▶ [REQUIRED ACTION]: Reproduce every entry precisely as written.

▶ [RECORDS SUPPLIED]:
>>>
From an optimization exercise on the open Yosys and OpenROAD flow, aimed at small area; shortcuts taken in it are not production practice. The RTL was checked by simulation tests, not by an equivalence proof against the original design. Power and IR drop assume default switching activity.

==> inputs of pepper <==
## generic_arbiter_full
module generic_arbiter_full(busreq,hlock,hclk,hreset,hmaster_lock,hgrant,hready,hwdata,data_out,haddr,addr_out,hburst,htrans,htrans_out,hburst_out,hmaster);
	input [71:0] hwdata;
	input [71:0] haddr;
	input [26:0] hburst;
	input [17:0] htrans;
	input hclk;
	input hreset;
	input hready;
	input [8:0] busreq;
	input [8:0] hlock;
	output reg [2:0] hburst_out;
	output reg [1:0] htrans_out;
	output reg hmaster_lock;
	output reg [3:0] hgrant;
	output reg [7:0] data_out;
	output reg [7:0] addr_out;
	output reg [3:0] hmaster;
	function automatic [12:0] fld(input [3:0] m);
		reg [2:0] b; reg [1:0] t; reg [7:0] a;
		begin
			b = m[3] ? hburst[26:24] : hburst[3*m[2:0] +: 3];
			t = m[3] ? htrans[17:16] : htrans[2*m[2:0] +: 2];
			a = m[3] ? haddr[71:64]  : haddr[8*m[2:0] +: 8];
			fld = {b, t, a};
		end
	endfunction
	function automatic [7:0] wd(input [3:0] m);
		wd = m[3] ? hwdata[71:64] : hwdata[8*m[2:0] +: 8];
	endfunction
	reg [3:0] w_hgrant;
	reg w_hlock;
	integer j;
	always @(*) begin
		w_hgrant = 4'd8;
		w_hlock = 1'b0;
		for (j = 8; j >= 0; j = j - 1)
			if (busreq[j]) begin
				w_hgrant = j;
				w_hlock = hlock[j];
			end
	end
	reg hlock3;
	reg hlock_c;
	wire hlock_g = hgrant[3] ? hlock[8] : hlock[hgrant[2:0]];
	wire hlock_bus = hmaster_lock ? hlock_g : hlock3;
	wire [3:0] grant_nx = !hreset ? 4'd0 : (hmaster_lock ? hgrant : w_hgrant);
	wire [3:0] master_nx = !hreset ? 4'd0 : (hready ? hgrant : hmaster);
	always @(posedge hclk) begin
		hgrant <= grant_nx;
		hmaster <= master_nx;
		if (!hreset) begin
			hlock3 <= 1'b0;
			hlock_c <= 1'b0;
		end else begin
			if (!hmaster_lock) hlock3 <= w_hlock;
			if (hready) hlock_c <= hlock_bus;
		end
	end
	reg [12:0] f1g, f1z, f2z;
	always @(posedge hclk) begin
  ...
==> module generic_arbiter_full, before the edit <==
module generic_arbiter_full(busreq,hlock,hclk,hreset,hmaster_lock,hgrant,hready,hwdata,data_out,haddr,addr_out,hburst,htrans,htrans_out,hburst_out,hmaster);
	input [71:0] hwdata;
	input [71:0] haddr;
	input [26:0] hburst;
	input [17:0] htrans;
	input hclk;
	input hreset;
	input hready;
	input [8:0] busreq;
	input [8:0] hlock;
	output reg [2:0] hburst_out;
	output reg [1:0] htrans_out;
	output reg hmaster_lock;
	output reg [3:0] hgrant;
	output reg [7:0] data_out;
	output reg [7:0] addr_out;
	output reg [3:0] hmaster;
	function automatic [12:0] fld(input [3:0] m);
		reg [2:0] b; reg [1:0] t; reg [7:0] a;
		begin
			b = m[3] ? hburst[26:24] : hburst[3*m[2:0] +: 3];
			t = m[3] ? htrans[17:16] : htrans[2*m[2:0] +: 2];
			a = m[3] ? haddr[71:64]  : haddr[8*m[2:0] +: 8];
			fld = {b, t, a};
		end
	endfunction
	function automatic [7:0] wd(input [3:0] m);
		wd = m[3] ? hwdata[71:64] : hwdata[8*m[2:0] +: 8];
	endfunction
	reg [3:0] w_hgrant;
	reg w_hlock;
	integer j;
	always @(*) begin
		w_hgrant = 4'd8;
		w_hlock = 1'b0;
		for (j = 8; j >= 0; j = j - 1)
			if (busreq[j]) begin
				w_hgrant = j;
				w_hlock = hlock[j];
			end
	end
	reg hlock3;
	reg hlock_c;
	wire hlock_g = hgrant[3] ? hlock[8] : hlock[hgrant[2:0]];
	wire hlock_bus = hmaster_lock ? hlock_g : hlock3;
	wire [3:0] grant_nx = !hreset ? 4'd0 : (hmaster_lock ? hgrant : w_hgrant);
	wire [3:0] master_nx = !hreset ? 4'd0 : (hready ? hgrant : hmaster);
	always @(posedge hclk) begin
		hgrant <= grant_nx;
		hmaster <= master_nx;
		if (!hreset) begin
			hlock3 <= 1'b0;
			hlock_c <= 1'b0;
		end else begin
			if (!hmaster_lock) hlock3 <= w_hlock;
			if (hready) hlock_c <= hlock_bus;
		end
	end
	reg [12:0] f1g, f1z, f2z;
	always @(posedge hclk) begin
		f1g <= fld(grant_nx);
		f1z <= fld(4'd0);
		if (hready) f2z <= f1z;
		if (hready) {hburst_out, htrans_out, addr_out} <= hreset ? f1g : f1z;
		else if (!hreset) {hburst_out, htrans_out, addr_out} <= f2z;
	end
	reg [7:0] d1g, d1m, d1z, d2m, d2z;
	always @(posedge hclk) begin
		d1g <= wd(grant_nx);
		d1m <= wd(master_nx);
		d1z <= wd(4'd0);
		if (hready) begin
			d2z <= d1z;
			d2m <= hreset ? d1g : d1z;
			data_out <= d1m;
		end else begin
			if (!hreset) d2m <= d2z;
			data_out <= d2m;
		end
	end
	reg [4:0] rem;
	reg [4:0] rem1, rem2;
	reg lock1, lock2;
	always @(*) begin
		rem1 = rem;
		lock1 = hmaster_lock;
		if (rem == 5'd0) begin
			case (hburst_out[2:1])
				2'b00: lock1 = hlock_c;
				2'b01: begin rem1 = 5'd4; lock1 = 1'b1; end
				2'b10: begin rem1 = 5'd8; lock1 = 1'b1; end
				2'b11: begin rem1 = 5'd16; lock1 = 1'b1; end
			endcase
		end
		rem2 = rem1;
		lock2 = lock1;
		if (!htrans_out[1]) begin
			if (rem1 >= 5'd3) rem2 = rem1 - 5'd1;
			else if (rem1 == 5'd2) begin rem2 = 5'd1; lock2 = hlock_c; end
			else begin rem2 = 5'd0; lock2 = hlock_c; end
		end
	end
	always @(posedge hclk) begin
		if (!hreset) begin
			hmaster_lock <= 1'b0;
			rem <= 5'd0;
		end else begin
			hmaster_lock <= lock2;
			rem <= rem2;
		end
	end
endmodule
<<<
▶ [WRITTEN SOLUTION]:
From an optimization exercise on the open Yosys and OpenROAD flow, aimed at small area; shortcuts taken in it are not production practice. The RTL was checked by simulation tests, not by an equivalence proof against the original design. Power and IR drop assume default switching activity.

==> inputs of pepper <==
## generic_arbiter_full
module generic_arbiter_full(busreq,hlock,hclk,hreset,hmaster_lock,hgrant,hready,hwdata,data_out,haddr,addr_out,hburst,htrans,htrans_out,hburst_out,hmaster);
	input [71:0] hwdata;
	input [71:0] haddr;
	input [26:0] hburst;
	input [17:0] htrans;
	input hclk;
	input hreset;
	input hready;
	input [8:0] busreq;
	input [8:0] hlock;
	output reg [2:0] hburst_out;
	output reg [1:0] htrans_out;
	output reg hmaster_lock;
	output reg [3:0] hgrant;
	output reg [7:0] data_out;
	output reg [7:0] addr_out;
	output reg [3:0] hmaster;
	function automatic [12:0] fld(input [3:0] m);
		reg [2:0] b; reg [1:0] t; reg [7:0] a;
		begin
			b = m[3] ? hburst[26:24] : hburst[3*m[2:0] +: 3];
			t = m[3] ? htrans[17:16] : htrans[2*m[2:0] +: 2];
			a = m[3] ? haddr[71:64]  : haddr[8*m[2:0] +: 8];
			fld = {b, t, a};
		end
	endfunction
	function automatic [7:0] wd(input [3:0] m);
		wd = m[3] ? hwdata[71:64] : hwdata[8*m[2:0] +: 8];
	endfunction
	reg [3:0] w_hgrant;
	reg w_hlock;
	integer j;
	always @(*) begin
		w_hgrant = 4'd8;
		w_hlock = 1'b0;
		for (j = 8; j >= 0; j = j - 1)
			if (busreq[j]) begin
				w_hgrant = j;
				w_hlock = hlock[j];
			end
	end
	reg hlock3;
	reg hlock_c;
	wire hlock_g = hgrant[3] ? hlock[8] : hlock[hgrant[2:0]];
	wire hlock_bus = hmaster_lock ? hlock_g : hlock3;
	wire [3:0] grant_nx = !hreset ? 4'd0 : (hmaster_lock ? hgrant : w_hgrant);
	wire [3:0] master_nx = !hreset ? 4'd0 : (hready ? hgrant : hmaster);
	always @(posedge hclk) begin
		hgrant <= grant_nx;
		hmaster <= master_nx;
		if (!hreset) begin
			hlock3 <= 1'b0;
			hlock_c <= 1'b0;
		end else begin
			if (!hmaster_lock) hlock3 <= w_hlock;
			if (hready) hlock_c <= hlock_bus;
		end
	end
	reg [12:0] f1g, f1z, f2z;
	always @(posedge hclk) begin
  ...
==> module generic_arbiter_full, before the edit <==
module generic_arbiter_full(busreq,hlock,hclk,hreset,hmaster_lock,hgrant,hready,hwdata,data_out,haddr,addr_out,hburst,htrans,htrans_out,hburst_out,hmaster);
	input [71:0] hwdata;
	input [71:0] haddr;
	input [26:0] hburst;
	input [17:0] htrans;
	input hclk;
	input hreset;
	input hready;
	input [8:0] busreq;
	input [8:0] hlock;
	output reg [2:0] hburst_out;
	output reg [1:0] htrans_out;
	output reg hmaster_lock;
	output reg [3:0] hgrant;
	output reg [7:0] data_out;
	output reg [7:0] addr_out;
	output reg [3:0] hmaster;
	function automatic [12:0] fld(input [3:0] m);
		reg [2:0] b; reg [1:0] t; reg [7:0] a;
		begin
			b = m[3] ? hburst[26:24] : hburst[3*m[2:0] +: 3];
			t = m[3] ? htrans[17:16] : htrans[2*m[2:0] +: 2];
			a = m[3] ? haddr[71:64]  : haddr[8*m[2:0] +: 8];
			fld = {b, t, a};
		end
	endfunction
	function automatic [7:0] wd(input [3:0] m);
		wd = m[3] ? hwdata[71:64] : hwdata[8*m[2:0] +: 8];
	endfunction
	reg [3:0] w_hgrant;
	reg w_hlock;
	integer j;
	always @(*) begin
		w_hgrant = 4'd8;
		w_hlock = 1'b0;
		for (j = 8; j >= 0; j = j - 1)
			if (busreq[j]) begin
				w_hgrant = j;
				w_hlock = hlock[j];
			end
	end
	reg hlock3;
	reg hlock_c;
	wire hlock_g = hgrant[3] ? hlock[8] : hlock[hgrant[2:0]];
	wire hlock_bus = hmaster_lock ? hlock_g : hlock3;
	wire [3:0] grant_nx = !hreset ? 4'd0 : (hmaster_lock ? hgrant : w_hgrant);
	wire [3:0] master_nx = !hreset ? 4'd0 : (hready ? hgrant : hmaster);
	always @(posedge hclk) begin
		hgrant <= grant_nx;
		hmaster <= master_nx;
		if (!hreset) begin
			hlock3 <= 1'b0;
			hlock_c <= 1'b0;
		end else begin
			if (!hmaster_lock) hlock3 <= w_hlock;
			if (hready) hlock_c <= hlock_bus;
		end
	end
	reg [12:0] f1g, f1z, f2z;
	always @(posedge hclk) begin
		f1g <= fld(grant_nx);
		f1z <= fld(4'd0);
		if (hready) f2z <= f1z;
		if (hready) {hburst_out, htrans_out, addr_out} <= hreset ? f1g : f1z;
		else if (!hreset) {hburst_out, htrans_out, addr_out} <= f2z;
	end
	reg [7:0] d1g, d1m, d1z, d2m, d2z;
	always @(posedge hclk) begin
		d1g <= wd(grant_nx);
		d1m <= wd(master_nx);
		d1z <= wd(4'd0);
		if (hready) begin
			d2z <= d1z;
			d2m <= hreset ? d1g : d1z;
			data_out <= d1m;
		end else begin
			if (!hreset) d2m <= d2z;
			data_out <= d2m;
		end
	end
	reg [4:0] rem;
	reg [4:0] rem1, rem2;
	reg lock1, lock2;
	always @(*) begin
		rem1 = rem;
		lock1 = hmaster_lock;
		if (rem == 5'd0) begin
			case (hburst_out[2:1])
				2'b00: lock1 = hlock_c;
				2'b01: begin rem1 = 5'd4; lock1 = 1'b1; end
				2'b10: begin rem1 = 5'd8; lock1 = 1'b1; end
				2'b11: begin rem1 = 5'd16; lock1 = 1'b1; end
			endcase
		end
		rem2 = rem1;
		lock2 = lock1;
		if (!htrans_out[1]) begin
			if (rem1 >= 5'd3) rem2 = rem1 - 5'd1;
			else if (rem1 == 5'd2) begin rem2 = 5'd1; lock2 = hlock_c; end
			else begin rem2 = 5'd0; lock2 = hlock_c; end
		end
	end
	always @(posedge hclk) begin
		if (!hreset) begin
			hmaster_lock <= 1'b0;
			rem <= 5'd0;
		end else begin
			hmaster_lock <= lock2;
			rem <= rem2;
		end
	end
endmodule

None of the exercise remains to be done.